» **About this task**
Print out the full listing exactly as it reads.
*** Data supplied Section Begins ***
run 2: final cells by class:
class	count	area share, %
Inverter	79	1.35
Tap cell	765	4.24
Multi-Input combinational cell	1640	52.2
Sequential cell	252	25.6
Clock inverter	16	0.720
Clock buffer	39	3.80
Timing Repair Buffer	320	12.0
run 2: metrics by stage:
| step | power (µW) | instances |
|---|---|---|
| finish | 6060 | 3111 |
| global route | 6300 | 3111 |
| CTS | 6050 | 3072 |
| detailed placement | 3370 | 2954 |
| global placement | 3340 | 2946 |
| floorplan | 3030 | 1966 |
*** Data supplied Section Ends ***
» **Result of the task**
run 2: final cells by class:
class	count	area share, %
Inverter	79	1.35
Tap cell	765	4.24
Multi-Input combinational cell	1640	52.2
Sequential cell	252	25.6
Clock inverter	16	0.720
Clock buffer	39	3.80
Timing Repair Buffer	320	12.0
run 2: metrics by stage:
| step | power (µW) | instances |
|---|---|---|
| finish | 6060 | 3111 |
| global route | 6300 | 3111 |
| CTS | 6050 | 3072 |
| detailed placement | 3370 | 2954 |
| global placement | 3340 | 2946 |
| floorplan | 3030 | 1966 |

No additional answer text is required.